What you are asked to do: Return, word for word, the line that contains "CW'(EXEC_CYCLES - 1);" and every line after it through the end of the records.

Input records:
╭──

===== src/rtl/alu_cmd_engine.sv =====
// Serial-command ALU engine: 3-cycle opcode/operand capture, multi-cycle execute,
// single-cycle result presentation with done, abort reporting with err.
module alu_cmd_engine #(
  parameter int DATA_WIDTH  = 8,
  parameter int EXEC_CYCLES = 1,
  parameter int SATURATE    = 0
) (
  input  logic                  clk,
  input  logic                  reset,
  input  logic                  opcode_valid,
  input  logic                  opcode,
  input  logic [DATA_WIDTH-1:0] data,
  output logic                  busy,
  output logic                  done,
  output logic [DATA_WIDTH-1:0] result,
  output logic                  overflow,
  output logic                  zero,
  output logic                  err
);
  localparam int W  = DATA_WIDTH;
  localparam int CW = (EXEC_CYCLES > 1) ? $clog2(EXEC_CYCLES) : 1;
  localparam logic [W-1:0] W_VAL = W'(W);

  typedef enum logic [2:0] {IDLE, OP1, OP2, EXEC, DONE, ABORT} state_t;

  typedef struct packed {
    logic [W-1:0] res;
    logic         ovf;
    logic         zero;
  } res_t;

  state_t        state, state_nxt;
  logic [W-1:0]  a_q, b_q;
  logic [2:0]    op_q;
  logic [CW-1:0] cnt;
  res_t          res_q, alu;

  logic [W:0]     sum;
  logic [2*W-1:0] shl_full;

  always_ff @(posedge clk) begin
    if (reset) state <= IDLE;
    else       state <= state_nxt;
  end

  always_comb begin
    state_nxt = state;
    busy      = (state != IDLE);
    done      = (state == DONE);
    err       = (state == ABORT);
    result    = done ? res_q.res : '0;
    overflow  = done & res_q.ovf;
    zero      = done & res_q.zero;
    case (state)
      IDLE:    if (opcode_valid) state_nxt = OP1;
      OP1:     state_nxt = opcode_valid ? OP2  : ABORT;
      OP2:     state_nxt = opcode_valid ? EXEC : ABORT;
      EXEC:    if (cnt == '0) state_nxt = DONE;
      DONE:    state_nxt = IDLE;
      ABORT:   state_nxt = IDLE;
      default: state_nxt = IDLE;
    endcase
  end

  // Each command field is only sampled in its own command cycle.
  always_ff @(posedge clk) begin
    if (reset) begin
      a_q   <= '0;
      b_q   <= '0;
      op_q  <= '0;
      cnt   <= '0;
      res_q <= '0;
    end else begin
      case (state)
        IDLE: if (opcode_valid) begin
          a_q     <= data;
          op_q[0] <= opcode;
        end
        OP1: if (opcode_valid) begin
          b_q     <= data;
          op_q[1] <= opcode;
        end
        OP2: if (opcode_valid) begin
          op_q[2] <= opcode;
          cnt     <= CW'(EXEC_CYCLES - 1);
        end
        EXEC: begin
          if (cnt != '0) cnt   <= cnt - 1'b1;
          else           res_q <= alu;
        end
        default: ;
      endcase
    end
  end

  assign sum      = {1'b0, a_q} + {1'b0, b_q};
  assign shl_full = {{W{1'b0}}, a_q} << b_q;

  always_comb begin
    alu = '0;
    case (op_q)
      3'd0: begin
        alu.res = sum[W-1:0];
        alu.ovf = sum[W];
        if (SATURATE != 0 && sum[W]) alu.res = '1;
      end
      3'd1: begin
        alu.res = a_q - b_q;
        alu.ovf = (a_q < b_q);
        if (SATURATE != 0 && a_q < b_q) alu.res = '0;
      end
      3'd2: alu.res = {{(W-1){1'b0}}, ^{a_q, b_q}};
      3'd3: alu.res = (a_q == b_q) ? W'(1) : (a_q > b_q) ? W'(2) : '0;
      3'd4: alu.res = a_q & b_q;
      3'd5: alu.res = a_q | b_q;
      3'd6: alu.res = a_q ^ b_q;
      default: begin
        // Shift amounts of W or more push every bit of A out.
        if (b_q >= W_VAL) begin
          alu.res = '0;
          alu.ovf = |a_q;
        end else begin
          alu.res = shl_full[W-1:0];
          alu.ovf = |shl_full[2*W-1:W];
        end
      end
    endcase
    alu.zero = (alu.res == '0);
  end
endmodule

╰──

Exercise result:
          cnt     <= CW'(EXEC_CYCLES - 1);
        end
        EXEC: begin
          if (cnt != '0) cnt   <= cnt - 1'b1;
          else           res_q <= alu;
        end
        default: ;
      endcase
    end
  end

  assign sum      = {1'b0, a_q} + {1'b0, b_q};
  assign shl_full = {{W{1'b0}}, a_q} << b_q;

  always_comb begin
    alu = '0;
    case (op_q)
      3'd0: begin
        alu.res = sum[W-1:0];
        alu.ovf = sum[W];
        if (SATURATE != 0 && sum[W]) alu.res = '1;
      end
      3'd1: begin
        alu.res = a_q - b_q;
        alu.ovf = (a_q < b_q);
        if (SATURATE != 0 && a_q < b_q) alu.res = '0;
      end
      3'd2: alu.res = {{(W-1){1'b0}}, ^{a_q, b_q}};
      3'd3: alu.res = (a_q == b_q) ? W'(1) : (a_q > b_q) ? W'(2) : '0;
      3'd4: alu.res = a_q & b_q;
      3'd5: alu.res = a_q | b_q;
      3'd6: alu.res = a_q ^ b_q;
      default: begin
        // Shift amounts of W or more push every bit of A out.
        if (b_q >= W_VAL) begin
          alu.res = '0;
          alu.ovf = |a_q;
        end else begin
          alu.res = shl_full[W-1:0];
          alu.ovf = |shl_full[2*W-1:W];
        end
      end
    endcase
    alu.zero = (alu.res == '0);
  end
endmodule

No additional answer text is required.